Here are some of the photos of my trip so far… The property where I grew up, My Aunt’s Christmas wonderland, some great food, My dad flying his airplanes, My brother, Thanksgiving, my Grandma and me on my Mom’s pink snuggie.



Thankful

1171411_17138428

I am in my hometown of Isabela in Puerto Rico as I write this post. The distinct smell of burning charcoal and turkey fill the air. I can hear roosters crowing, cars speeding, dogs barking and people yelling, the all too familiar sounds of Puerto Rico. I wasn’t planning on coming but decided to because I know it would be good for my mom to see me and it would be good to spend some time with her, my dad and my brothers.

I just woke up not too long ago and started thinking on what I am thankful for, being that today is Thanksgiving. Let me start by saying this, 2009 has not been the best year for me. It has been a year full of personal struggles, I’ve been giving in to things that I really don’t want in my life and I haven’t made the best decisions. In trying to make my life better I have thought so much of the changes that I want to see happening that I have become consumed with this to the point of getting stressed and depressed when I see that nothing is changing. I know that there has to be goals, something to look forward too, but not at the expense of being miserable in my present situation. In wanting to have a happy future I forgot to have a happy present… and that sucks. I wanted changes to happen this year, professionally, socially and in relationships and they did not happen as I envisioned them. That doesn’t mean that changes will not happen, it just means that I have to wait.

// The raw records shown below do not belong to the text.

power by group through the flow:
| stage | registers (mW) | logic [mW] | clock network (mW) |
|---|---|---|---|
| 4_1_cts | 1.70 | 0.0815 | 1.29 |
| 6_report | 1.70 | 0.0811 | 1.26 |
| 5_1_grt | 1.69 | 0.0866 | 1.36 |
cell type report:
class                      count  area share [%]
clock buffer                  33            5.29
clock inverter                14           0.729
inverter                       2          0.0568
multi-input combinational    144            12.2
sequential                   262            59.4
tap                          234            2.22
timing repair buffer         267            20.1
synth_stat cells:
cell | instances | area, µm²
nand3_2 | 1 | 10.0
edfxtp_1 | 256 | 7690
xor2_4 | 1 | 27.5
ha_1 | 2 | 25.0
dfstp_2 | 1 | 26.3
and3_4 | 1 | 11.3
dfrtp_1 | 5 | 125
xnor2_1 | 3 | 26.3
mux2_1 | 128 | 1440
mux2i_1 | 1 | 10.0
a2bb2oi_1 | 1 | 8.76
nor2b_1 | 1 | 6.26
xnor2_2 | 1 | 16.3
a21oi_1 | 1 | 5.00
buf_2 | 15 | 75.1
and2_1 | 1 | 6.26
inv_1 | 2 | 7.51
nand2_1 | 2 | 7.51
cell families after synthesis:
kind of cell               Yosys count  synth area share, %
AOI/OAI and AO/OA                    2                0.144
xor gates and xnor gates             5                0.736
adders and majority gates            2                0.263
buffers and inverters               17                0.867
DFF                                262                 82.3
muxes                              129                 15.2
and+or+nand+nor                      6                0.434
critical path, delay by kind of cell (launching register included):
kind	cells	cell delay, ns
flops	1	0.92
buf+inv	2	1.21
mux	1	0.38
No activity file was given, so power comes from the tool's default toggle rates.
==> config.mk <==
export PLATFORM = sky130hd
export DESIGN_NAME = fifo
export DESIGN_NICKNAME = fifo
export VERILOG_FILES = /design/flow/design.v
export SDC_FILE = /design/flow/constraint.sdc
export NUM_CORES = 4
export LEC_CHECK = 1
export CORE_UTILIZATION = 50
==> constraint.sdc <==
current_design fifo

set clk_period 3.4
set clk_io_pct 0.2

create_clock -name clk0 -period $clk_period [get_ports {clk}]

set non_clock_inputs [all_inputs -no_clocks]
set_input_delay [expr $clk_period * $clk_io_pct] -clock clk0 $non_clock_inputs
set_output_delay [expr $clk_period * $clk_io_pct] -clock clk0 [all_outputs]
==> run.sh <==
#!/bin/bash
# OpenROAD 26Q1-2900-gdf79404cd8, Yosys 0.63+post, stock flow scripts
make -C /OpenROAD-flow-scripts/flow DESIGN_CONFIG=/design/flow/config.mk WORK_HOME=/design/flow/orfs finish
==> design.v <==
module dual_port_RAM #(parameter DEPTH = 16,
					   parameter WIDTH = 8)(
	 input wclk	,
	 input wenc	,
	 input [$clog2(DEPTH)-1:0] waddr	,
	 input [WIDTH-1:0] wdata	,
	 input rclk	,
	 input renc	,
	 input [$clog2(DEPTH)-1:0] raddr	,
	 output reg [WIDTH-1:0] rdata
);
reg [WIDTH-1:0] RAM_MEM [0:DEPTH-1];
always @(posedge wclk) begin
	if(wenc)
		RAM_MEM[waddr] <= wdata;
end 
always @(posedge rclk) begin
	if(renc)
		rdata <= RAM_MEM[raddr];
end 
endmodule  
module fifo#(
	parameter	WIDTH = 8,
	parameter 	DEPTH = 16
)(
	input 					clk		, 
	input 					rst_n	,
	input 					winc	,
	input 			 		rinc	,
	input 		[WIDTH-1:0]	wdata	,
	output reg				wfull	,
	output reg				rempty	,
	output wire [WIDTH-1:0]	rdata
);
localparam DP_WD = $clog2(DEPTH);
reg  [DP_WD   :0]waddr;
wire             wenc;
wire             waddr_d_h;
wire [DP_WD -1:0]waddr_d_l;
assign wenc = winc & (!wfull);
assign waddr_d_h = (waddr[DP_WD-1:0] == DEPTH-1) ? ~waddr[DP_WD] : waddr[DP_WD];
assign waddr_d_l = (waddr[DP_WD-1:0] == DEPTH-1) ? 0 : waddr[DP_WD-1:0] + 1;
always @(posedge clk or negedge rst_n)begin
	if(~rst_n)    waddr <= 0;
	else if(wenc) waddr <= {waddr_d_h, waddr_d_l};
end
reg  [DP_WD   :0]raddr;
wire             renc;
wire             raddr_d_h;
wire [DP_WD -1:0]raddr_d_l;
assign renc = rinc & (!rempty);
assign raddr_d_h = (raddr[DP_WD-1:0] == DEPTH-1) ? ~raddr[DP_WD] : raddr[DP_WD];
assign raddr_d_l = (raddr[DP_WD-1:0] == DEPTH-1) ? 0 : raddr[DP_WD-1:0] + 1;
always @(posedge clk or negedge rst_n)begin
	if(~rst_n)    raddr <= 0;
	else if(renc) raddr <= {raddr_d_h, raddr_d_l};
end
wire [DP_WD :0]fifo_cnt = (waddr[DP_WD] == raddr[DP_WD]) ? waddr[DP_WD-1:0] - raddr[DP_WD-1:0]:
				          (waddr[DP_WD-1:0] + DEPTH - raddr[DP_WD-1:0]);
wire [DP_WD :0]fifo_cnt_d = (waddr_d_h == raddr_d_h) ? waddr_d_l[DP_WD-1:0] - raddr_d_l[DP_WD-1:0]:
				            (waddr_d_l[DP_WD-1:0] + DEPTH - raddr_d_l[DP_WD-1:0]);
wire rempty_d = (fifo_cnt == 0);
always @(posedge clk or negedge rst_n)begin
	if(~rst_n)    rempty <= 0;
	else if(rinc) rempty <= rempty_d;
end
wire wfull_d = (fifo_cnt == DEPTH);
always @(posedge clk or negedge rst_n)begin
	if(~rst_n)    wfull <= 0;
	else if(winc) wfull <= wfull_d;
end
dual_port_RAM #(.DEPTH(DEPTH), .WIDTH(WIDTH))
u_ram (
	.wclk	(clk),
	.wenc	(wenc),
	.waddr	(waddr),
	.wdata	(wdata),
	.rclk	(clk),
	.renc	(renc),
	.raddr	(raddr),
	.rdata	(rdata)
);
endmodule
--- design/flow/config.mk ---
export PLATFORM = sky130hd
export DESIGN_NAME = debounce
export DESIGN_NICKNAME = debounce
export VERILOG_FILES = /design/flow/design.v
export SDC_FILE = /design/flow/constraint.sdc
export NUM_CORES = 4
export LEC_CHECK = 1
export CORE_AREA = 10 10 92 92
export DIE_AREA = 0 0 102 102
--- design/flow/constraint.sdc ---
current_design debounce

set clk_period 4.5
set clk_io_pct 0.2

create_clock -name clk0 -period $clk_period [get_ports {clk}]

set non_clock_inputs [all_inputs -no_clocks]
set_input_delay [expr $clk_period * $clk_io_pct] -clock clk0 $non_clock_inputs
set_output_delay [expr $clk_period * $clk_io_pct] -clock clk0 [all_outputs]
--- design/flow/design.v ---
module debounce #(
    parameter DEBOUNCE_LIMIT = 2   
) (
    input logic clk,        
    input logic reset,      
    input logic sw7,          
    output logic stable_sw7   
);
    logic [19:0] debounce_counter;   
    always_ff @(posedge clk or negedge reset) begin
        if (~reset) begin
            debounce_counter <= 0;
            stable_sw7 <= 0;
        end else begin
            if (sw7 != stable_sw7) begin
                if (debounce_counter == DEBOUNCE_LIMIT - 1) begin
                    stable_sw7 <= sw7;            
                    debounce_counter <= 0;        
                end else begin
                    debounce_counter <= debounce_counter + 1;   
                end
            end else begin
                debounce_counter <= 0;   
            end
        end
    end
endmodule
--- design/flow/run.sh ---
#!/bin/bash
# OpenROAD 26Q1-2900-gdf79404cd8, Yosys 0.63+post, stock flow scripts
make -C /OpenROAD-flow-scripts/flow DESIGN_CONFIG=/design/flow/config.mk WORK_HOME=/design/flow/orfs finish
==> reports/qor.csv <==
metric,value,unit
post_place_instance_area,1220,um2
cts.repair_timing.setup_buffer_count,0,
seqPwrFrac,48.6,%
chip_area_in_the_yosys_report,1130,um2
worstSetupStartpointType,register,
peakVddDrop,99.0,uV
row_count,29,
hold_class,register to register,
power.share.clock,28.0,%
timing_worst_setup_path_type,register to primary output,
cp-end-kind,primary output,
ys_seq_share,46.7,%
critical_path.top_delay_family,buffers and inverters,
total_congestion_overflow_after_global_routing,0,
cp_max_fo,3,
timing.final.setup_violations,0,
numPlacedInstances,188,
dieHeight,102,um
relSlewSlack,64.2,%
antenna_violating_nets_post_route,0,
detailedPlacementHpwl,1.47,mm
diodes,0,
worst_skew_pair.late_latency,260,ps
grt_pass1_wl,3.67,mm
quantity_of_hold_fixing_buffers_added_after_cts,0,
via_per_inst,4.08,
tightestPinTransition,535,ps
power.switching,143,uW
vias,783,
cpPeakStageDelay,480,ps
crit_path_top_delay_cell,clkdlybuf4s50_1,
worst_hold_path.num_cells,1,
required_time_worst_endpoint,3600,ps
first_iter_violations,45,
number_of_slew_limit_violations_in_the_final_report,0,
r2r-start,debounce_counter[1],
final_period_minus_worst_setup_slack,2020,ps
ys_top_cells_by_area,"dfrtp_1 47%, xor2_1 7.0%, nor2_1 5.0%, nand4_1 3.3%, nand3_1 3.1%",
holdPathEnd,debounce_counter[0],
critical_path.n_buffers_inverters,1,
tool_warnings,26,
min_period_over_period,44.9,%
chipWidth,102,um
crit_path_cell_trace,clkdlybuf4s50_1,
clock-sinks,21,
ys.flops,21,
gr-usage-all-layers,4.27,%
flow.area_growth_from_synthesis,13.1,%
routed_wl,2.03,mm
drt_drc_violations_left,0,
postLayoutCellArea,1270,um2
switching_share,31.9,%
cts.htree.levels,1,
vias_in_the_first_global_route,780,
r2r_slack,2680,ps
totalPowerFinal,449,uW
r2r.worst_path.cells,6,
r2r-end,debounce_counter[10],
drive_gt1_share,12.2,%
grt_start_max_net_pins,22,
synthesis.instances,111,
post_synth.cell_area_avg,10.1,um2
yosysWarnings,1,
post_layout_nonfiller_instances,192,
drv_cap,0,
floorplan.die_area,10400,um2
max_clock_freq,0.495,GHz
synth_top_area_share,46.7,%
setup-tns-final,0,ps
run_status,completed,
hp-start,debounce_counter[0],
placeableCoreArea,6460,um2
cts_tree,done,
cellInternalPower,306,uW
rsz0062_at_grt,false,
yosysTopAreaCell,dfrtp_1,
worst_ep_arrival_time,1120,ps
post_route_skew,2.89,ps
clock_tree.root_cell,clkbuf_8,
cts-resized-gates,0,
clock_tree.buffer_depth,2,
p_comb_share,23.4,%
cts_inserted_buffers,3,
antenna_violations_before_repair,0,
io_pins,4,
io_buffers,3,
leakage,0.000483,uW
path_clk_slew,80,ps
netlist-cell-type-count,31,
post_synth_instance_area,1130,um2
ys_cells,111,
detailedRoute.firstPassIterationCount,4,
hold_viol,0,
wire_per_inst,10.6,um
core_util_floorplan,17.4,%
place_congestion,0.803,
power-per-cell-area,352,nW/um2
[cell type report]
type,instances,area (um2)
clock buffer,3,41.3
clock inverter,1,7.51
fill,706,5180
inverter,2,7.51
multi-input combinational,84,558
sequential,21,526
tap,77,96.3
timing repair buffer,4,37.5
[sequential cells by signal, summed over array words and instances (netlist names)]
signal / cells
debounce_counter: 20
stable_sw7: 1
[synth_stat cells, drive strengths merged]
cell type   n
dfrtp      21
nor2       15
xor2        9
nand3       7
nand4       7
nand2       6
o21ai       6
a21oi       5
nor4        5
or3         5
and4        4
xnor2       4
buf         3
and2        2
ha          2
inv         2
nor3        2
a31oi       1
clkbuf      1
mux2        1
mux2i       1
nor3b       1
nor4b       1
[placed cells by master (no fill, tap or decap), types with 2 or more instances in the layout]
cell and n:
clkdlybuf4s50_1 3, xor2_1 9, o21ai_0 5, ha_1 2, or3_1 5, inv_1 2
xnor2_1 4, nor2_1 15, nand4_1 6, clkbuf_8 3, nor4_1 5, nand2_1 6
a21oi_1 4, nand3_1 7, dfrtp_1 21, and4_4 2
[per-layer routing]
metal / share of wire (%) / vias up / GRT usage, %
met5: 0 / - / 0
met3: 7.5 / 2 / 2.11
li1: - / 405 / -
met4: 0.30 / 0 / 0.217
met1: 51 / 365 / 5.95
met2: 41 / 11 / 6.12
[worst max-delay path by stage]
stage | start | to | slack, ps | cells after the start
6_report | stable_sw7 | stable_sw7 | 2480 | 1
5_1_grt | stable_sw7 | stable_sw7 | 2460 | 1
4_1_cts | stable_sw7 | stable_sw7 | 2470 | 1
[cell families (layout without fill, tap and decap cells)]
logic type / Yosys count / after routing / synth area share, %
flops: 21 / 21 / 46.7
mux: 2 / 2 / 1.89
xor+xnor: 13 / 13 / 10.1
buf+inv: 6 / 10 / 3.78
fa+ha+maj: 2 / 2 / 2.22
simple gates: 55 / 55 / 28.6
compound gates: 12 / 12 / 6.78
[per-stage QoR]
stage / hold slack, ps / setup slack, ps / util, %
after floorplan: 474 / 2920 / -
after global placement: 507 / 2380 / 19.0
after detailed placement: 513 / 2370 / 19.0
after CTS: 523 / 2470 / 19.7
after global routing: 549 / 2460 / 19.7
final: 522 / 2480 / 19.7
[power by group through the flow]
stage	clock [uW]	sequential [uW]	combinational, uW
5_1_grt	139	220	118
6_report	126	218	105
4_1_cts	131	218	108
Power is estimated from default activity; no workload was simulated.
File: /design/flow/run.sh
#!/bin/bash
# OpenROAD 26Q1-2900-gdf79404cd8, Yosys 0.63+post, stock flow scripts
make -C /OpenROAD-flow-scripts/flow DESIGN_CONFIG=/design/flow/config.mk WORK_HOME=/design/flow/orfs finish
File: /design/flow/config.mk
export PLATFORM = sky130hd
export DESIGN_NAME = prog
export DESIGN_NICKNAME = prog
export VERILOG_FILES = /design/flow/design.v
export SDC_FILE = /design/flow/constraint.sdc
export NUM_CORES = 4
export LEC_CHECK = 1
export CORE_AREA = 10 10 73 73
export DIE_AREA = 0 0 83 83
File: /design/flow/constraint.sdc
current_design prog

set clk_period 2.4
set clk_io_pct 0.2

create_clock -name clk0 -period $clk_period

set non_clock_inputs [all_inputs -no_clocks]
set_input_delay [expr $clk_period * $clk_io_pct] -clock clk0 $non_clock_inputs
set_output_delay [expr $clk_period * $clk_io_pct] -clock clk0 [all_outputs]
===== design/flow/run.sh =====
#!/bin/bash
# OpenROAD 26Q1-2900-gdf79404cd8, Yosys 0.63+post, stock flow scripts
make -C /OpenROAD-flow-scripts/flow DESIGN_CONFIG=/design/flow/config.mk WORK_HOME=/design/flow/orfs finish

===== design/flow/config.mk =====
export PLATFORM = sky130hd
export DESIGN_NAME = pc
export DESIGN_NICKNAME = pc
export VERILOG_FILES = /design/flow/design.v
export SDC_FILE = /design/flow/constraint.sdc
export NUM_CORES = 4
export LEC_CHECK = 1
export CORE_AREA = 10 10 76 76
export DIE_AREA = 0 0 86 86

===== design/flow/constraint.sdc =====
current_design pc

set clk_period 2.3
set clk_io_pct 0.2

create_clock -name clk0 -period $clk_period [get_ports {clk}]

set non_clock_inputs [all_inputs -no_clocks]
set_input_delay [expr $clk_period * $clk_io_pct] -clock clk0 $non_clock_inputs
set_output_delay [expr $clk_period * $clk_io_pct] -clock clk0 [all_outputs]

===== design/flow/design.v =====
module pc #(parameter Psize = 8) (
    input logic clk, reset,
    input logic PCincr, PCabsbranch, PCrelbranch,
    input logic [Psize-1:0] Branchaddr,
    output logic [Psize-1:0] PCout
);
    logic [Psize-1:0] PC;
    always_ff @(posedge clk or negedge reset) begin
        if (~reset)
            PC <= 0;
        else if (PCabsbranch)
            PC <= Branchaddr;       
        else if (PCrelbranch)
            PC <= PC + Branchaddr;  
        else if (PCincr)
            PC <= PC + 1;           
    end
    assign PCout = PC;
endmodule

==> results.py <==
# Metrics from the implementation run
metrics = {
    "detailed_routing": {
        "vias": 737,
        "route.detailed.drc": 0,
        "wl_per_cell_um": 13.5,
        "antennaDiodeCount": 0,
        "wl_um": 2270,
        "final_antenna_net_count": 0,
        "drt_iter0_markers": 30,
        "firstDrtPassIters": 4,
        "vias_per_cell": 4.39,
    },
    "clock_tree": {
        "cts_hold_buf": 0,
        "clock_sinks": 8,
        "cts_buffers": 3,
        "cts_root_buffer": "clkbuf_8",
        "cts_tree": "built",
        "clock_latency_ps": 230,
        "cts_buffer_depth": 2,
        "h-tree-depth": 1,
        "path_clk_slew_ps": 40,
    },
    "synthesis": {
        "postSynthSeqShare_pct": 28.0,
        "synth_area_per_cell_um2": 8.93,
        "synth_top_flop_cell": "dfrtp_1",
        "synth-seq-cells": 8,
        "synth_area_um2": 714,
        "synthCells": 80,
        "ys_cells": 80,
        "edf_count": 0,
        "synth_cell_types": 30,
        "yosysWarningCount": 1,
        "ys_chip_area_um2": 714,
        "synth_async_sr_flop_share_pct": 100,
    },
    "pwr": {
        "powerDensity_nw_per_um2": 630,
        "p_int_uw": 537,
        "power_leakage_nw": 0.566,
        "power_frac_seq_pct": 26.3,
        "p_sw_uw": 252,
        "combPwrFrac_pct": 51.4,
        "p_clk_share_pct": 22.3,
        "sw_frac_of_total_pct": 31.9,
        "peakVddDrop_mv": 0.198,
    },
    "sta": {
        "period_needed_ps": 2210,
        "worstMarginPinSlew_ps": 434,
        "setup_tns_ps": 0,
        "slew_headroom_pct": 71.0,
        "rsz0062_at_grt": "false",
        "fin_skew_ps": 0.412,
        "setup_viol": 0,
        "hold_violations": 0,
        "period_used_pct": 95.9,
        "fmax_mhz": 453,
        "finalMaxSlewViolations": 0,
    },
    "final_layout": {
        "mostFrequentLayoutCell": "buf_4",
        "lay_top_cells": "16 x buf_4, 12 x clkdlybuf4s50_1, 8 x dfrtp_1",
        "fin_cells": 168,
        "area_growth_pct": 75.1,
        "layout-drive-gt1-share_pct": 34.7,
        "nFillCells": 412,
        "largest-register": "PC",
        "top_regs": "PC: 8 flops",
        "largest_reg_flops": 8,
    },
    "job": {
        "cap_violations": 0,
        "tool_warnings": 25,
    },
    "grt": {
        "overflow": 0,
        "grt_max_degree": 12,
        "grt_antenna_before_repair": 0,
        "grt_pass1_vias": 783,
        "grt_pass1_wl_um": 3680,
        "grt_use_total_pct": 5.96,
    },
    "worst_setup_path": {
        "crit_chain": "dlygate4sd2_1 -> and2_4 -> ha_4 -> a21o_1 -> a21o_1 -> a221o_1 -> or2_0 -> a31o_1 -> o311a_1",
        "worst_setup_path_start_kind": "input pin",
        "cp_slowest_stage_delay_ps": 380,
        "path_buffers": 1,
        "worstPathRequired_ps": 2410,
        "crit_top_cell": "a21o_1",
        "critical_path_class": "in -> reg",
        "cp_top_family": "AND-OR/OR-AND gates",
        "critPathMaxFanout": 4,
        "critPathArrivalTime_ps": 2320,
        "endpoint_kind": "register",
        "cp_slowest_cell": "a221o_1",
    },
    "floorplanning": {
        "die-area_um2": 7400,
        "die_width_um": 86,
        "die_h_um": 86,
        "initial_core_util_pct": 17.4,
        "rows": 23,
        "io_pins": 21,
        "core_um2": 4120,
    },
    "outcome": {
        "outcome": "completed",
    },
    "placed_design": {
        "routabilityCongestion": 0.815,
        "dp.final_hpwl_um": 1590,
        "port_buffers": 20,
        "place_inst": 158,
    },
    "min_path": {
        "hp-class": "in -> reg",
    },
}
-- layout make-up --
class | instances | area [µm²] | area share (%)
Inverter | 5 | 18.8 | 1.50
Clock buffer | 3 | 41.3 | 3.30
Tap cell | 50 | 62.6 | 5.00
Sequential cell | 8 | 200 | 16.0
Timing Repair Buffer | 38 | 338 | 27.0
Multi-Input combinational cell | 64 | 591 | 47.2
File: ./constraint.sdc
current_design MUX2WAY16

set clk_period 1.0
set clk_io_pct 0.2

create_clock -name clk0 -period $clk_period

set non_clock_inputs [all_inputs -no_clocks]
set_input_delay [expr $clk_period * $clk_io_pct] -clock clk0 $non_clock_inputs
set_output_delay [expr $clk_period * $clk_io_pct] -clock clk0 [all_outputs]
File: ./run.sh
#!/bin/bash
# OpenROAD 26Q1-2900-gdf79404cd8, Yosys 0.63+post, stock flow scripts
make -C /OpenROAD-flow-scripts/flow DESIGN_CONFIG=/design/flow/config.mk WORK_HOME=/design/flow/orfs finish
File: ./config.mk
export PLATFORM = sky130hd
export DESIGN_NAME = MUX2WAY16
export DESIGN_NICKNAME = MUX2WAY16
export VERILOG_FILES = /design/flow/design.v
export SDC_FILE = /design/flow/constraint.sdc
export NUM_CORES = 4
export LEC_CHECK = 1
export CORE_AREA = 10 10 70 70
export DIE_AREA = 0 0 80 80
File: ./design.v
module MUX2WAY16(input[15:0] A, B, input SEL, output reg [15:0] O);
	always @*
	case(SEL)
		1'b0 : O = A;
		1'b1 : O = B;
	endcase
endmodule
==> results.json <==
{
  "status": "finished with violations",
  "violations": "negative setup slack",
  "ant_nets": 0,
  "vias": 359,
  "logic_family": "multiplexers",
  "synth.most_common_cell": "mux2_4",
  "p_int_mw": 0.2335,
  "fp.dieW_um": 80,
  "synth_top_cell_by_area": "mux2_4",
  "simple_gate_share_pct": 0,
  "cp.arrival_ps": 860,
  "register_area_um2": 0,
  "p_leak_nw": 0.4174,
  "compound_area_share_pct": 0,
  "hpwlAfterDp_mm": 1.222,
  "dieArea_um2": 6400,
  "vias_per_cell": 3.177,
  "grt_pass1_vias": 430,
  "grt_max_degree": 9,
  "yosys.area_share.xor_xnor_pct": 0,
  "wl_mm": 1.405,
  "die_y_um": 80,
  "fin_crit_ps": 1056,
  "io_buffers": 49,
  "top_cells_by_area": "mux2_4 60%, mux2_2 27%, buf_12 8.0%, buf_6 4.5%",
  "ios": 49,
  "rows": 21,
  "worstMarginPinSlew_ps": 71.03,
  "first_pass_iters": 2,
  "ys_cells": 18,
  "endpoint": "O[14]",
  "netlist_top_cells_count": "10 x mux2_4, 6 x mux2_2, 1 x buf_12, 1 x buf_6",
  "fin_ws_ps": -56.44,
  "hold_depth": 3,
  "wire_per_inst_um": 12.43,
  "hold_path.class": "input pin to output pin",
  "grtUsageTotal_pct": 4.202,
  "holdBufCountCts": 0,
  "yosysChipArea_um2": 249.0,
  "avgSynthCellArea_um2": 13.83,
  "synth_cell_types": 4,
  "endpoint_kind": "output pin",
  "gp_congestion": 0.8145,
  "slew_viol_final": 0,
  "path_class": "input pin to output pin",
  "combPwrFrac_pct": 100.0,
  "syn_area_um2": 249.0,
  "fillerInstances": 374,
  "power.switching_mw": 0.06744,
  "setup.worst_path.start": "SEL",
  "area_delta_synth_final_pct": 219.1,
  "drive_gt1_share_pct": 52.24,
  "maxCapViolCount": 0,
  "vdd_drop_max_v": 0.0001506,
  "fin_cells": 113,
  "antenna_cells": 0,
  "cp_max_fo": 8,
  "drt_iter0_markers": 2,
  "relSlewSlack_pct": 95.27,
  "timing.fmax_mhz": 946.6,
  "warnings": 34,
  "critPathRequiredTime_ps": 800,
  "synthCells": 18,
  "rsz0062_at_grt": "yes",
  "powerDensity_nw_per_um2": 378.8,
  "sw_frac_of_total_pct": 22.41,
  "antenna_found_initial": 0,
  "grt.overflow.total": 0,
  "ys_sh_adder_pct": 0,
  "yosysTopAreaCellShare_pct": 60.30,
  "cts_setup_buffers": 0,
  "flops": 0,
  "synthMuxAreaShare_pct": 87.44,
  "setup_viol": 16,
  "finalHoldViolCount": 0,
  "clockPowerShare_pct": 0,
  "setup_tns_ps": -816.5,
  "ys_seq_share_pct": 0,
  "dp_cells": 112,
  "combGateArea_um2": 240.2,
  "startpoint_type": "input pin",
  "core_um2": 3416,
  "finalCritPeriodShare_pct": 105.6,
  "yosysWarnings": 1,
  "grt_pass1_wl_mm": 2.187,
  "drc": 0,
  "floorplanUtilization_pct": 7.289,
  "clock_buffers": 0,
  "pwr-share-seq_pct": 0
}
power groups by stage:
| stage | clock, mW | sequential [mW] | combinational [mW] |
|---|---|---|---|
| 4_1_cts | 0 | 0 | 0.286 |
| 5_1_grt | 0 | 0 | 0.326 |
| 6_report | 0 | 0 | 0.301 |
kinds of logic after synthesis:
logic type             Yosys count
multiplexers                    16
buffers and inverters            2
cell usage in the layout (no fill, tap or decap), drive strengths merged:
cell and instances:
dlygate4sd2 32, buf 19, mux2 16
per-stage QoR:
step | power, mW | area [um2] | utilization (%) | setup slack (ps) | hold WS [ps]
2_1_floorplan | 0.08933 | 249.0 | - | 72.49 | 497.7
3_3_place_gp | 0.3186 | 785.8 | 23.00 | -845.7 | 1437
3_5_place_dp | 0.3194 | 785.8 | 23.00 | -852.9 | 1436
4_1_cts | 0.2856 | 763.2 | 22.34 | -60.19 | 800.8
5_1_grt | 0.3259 | 794.5 | 23.26 | -71.16 | 811.9
6_report | 0.3009 | 794.5 | 23.26 | -56.44 | 793.6
worst max-delay path, stage by stage:
cell    delay (ps)
buf_12         110
buf_12         140
mux2_4         300
buf_6          110
cell type report:
cell class / instances / share of cell area, %
repair buffers: 51 / 62.52
well taps: 46 / 7.244
multi-input cells: 16 / 30.24
how the worst min path moves through the flow:
stage                    to   from  slack (ps)
after CTS              O[9]   A[9]         800
after global routing  O[12]  A[12]         810
final                  O[5]   A[5]         790
metal layers:
metal / share of wire, % / GRT usage [%] / vias up
met2: 24 / 4.494 / 49
met1: 53 / 6.394 / 143
met4: 0 / 0 / 0
li1: - / - / 167
met5: 0 / 0 / -
met3: 23 / 3.295 / 0
repair_timing:
action                     CTS  global route
gates resized              102             5
setup endpoints to repair   16            16
cloned                       1             0
No activity file was given, so power comes from the tool's default toggle rates.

All of a sudden, my mind tried to trick me into thinking that there wasn’t a lot to be thankful for. I know that’s a humongous lie. I have a lot to be thankful for, a lot. And even though things haven’t worked the way I expected them to I have been very blessed this year.

I am thankful for:

God’s mercy and his relentless love for me.

A family that loves me.

Purpose, because even if I don’t know what it is I still know I have one.

My best friend Ben, for his willingness to stick by me when things go bad and for his accountability.

A healthy body and mind.

A job in a place that touches the lives of people around the world.

The opportunity to have traveled as much as I’ve been able to.

Friends.

Twitter. Why? Because it has provided the opportunity to meet some awesome people that have blessed my life.

My blog, it has provided an outlet to share stuff like this.

These are only some of the things that I am thankful for, I know I have missed many. If you are reading this, I am thankful for you, because chances are that you visit often to read my random rambles even if you don’t agree with them all the time. May God bless you and guide you in his purpose.

I Am a Whore

dark

There are many times in life when we offer all we are to God, we promise to live for him and to give him all we have just to find ourselves, soon after that, doing the same things that we promised we would never do again. This song, by Derek Webb just kicks me in the face… 

I am so easily satisfied by the call of lovers less wild.

I am thankful that, even after denying Jesus, simple men like Peter had the chance to come back and start again. I am thankful that I have been able to come back, time and time again, after messing up, after wallowing in the mud and eating all sorts of crap, I received chances that I did not deserve.

Mercy.

Here’s  the song by Derek Webb… The Wedding Dress.

Lyrics:

If you could love me as a wife and for my wedding gift, your life. Should that be all I’ll ever need or is there more I’m looking for. And should I read between the lines and look for blessings in disguise to make me handsome, rich, and wise. Is that really what you want?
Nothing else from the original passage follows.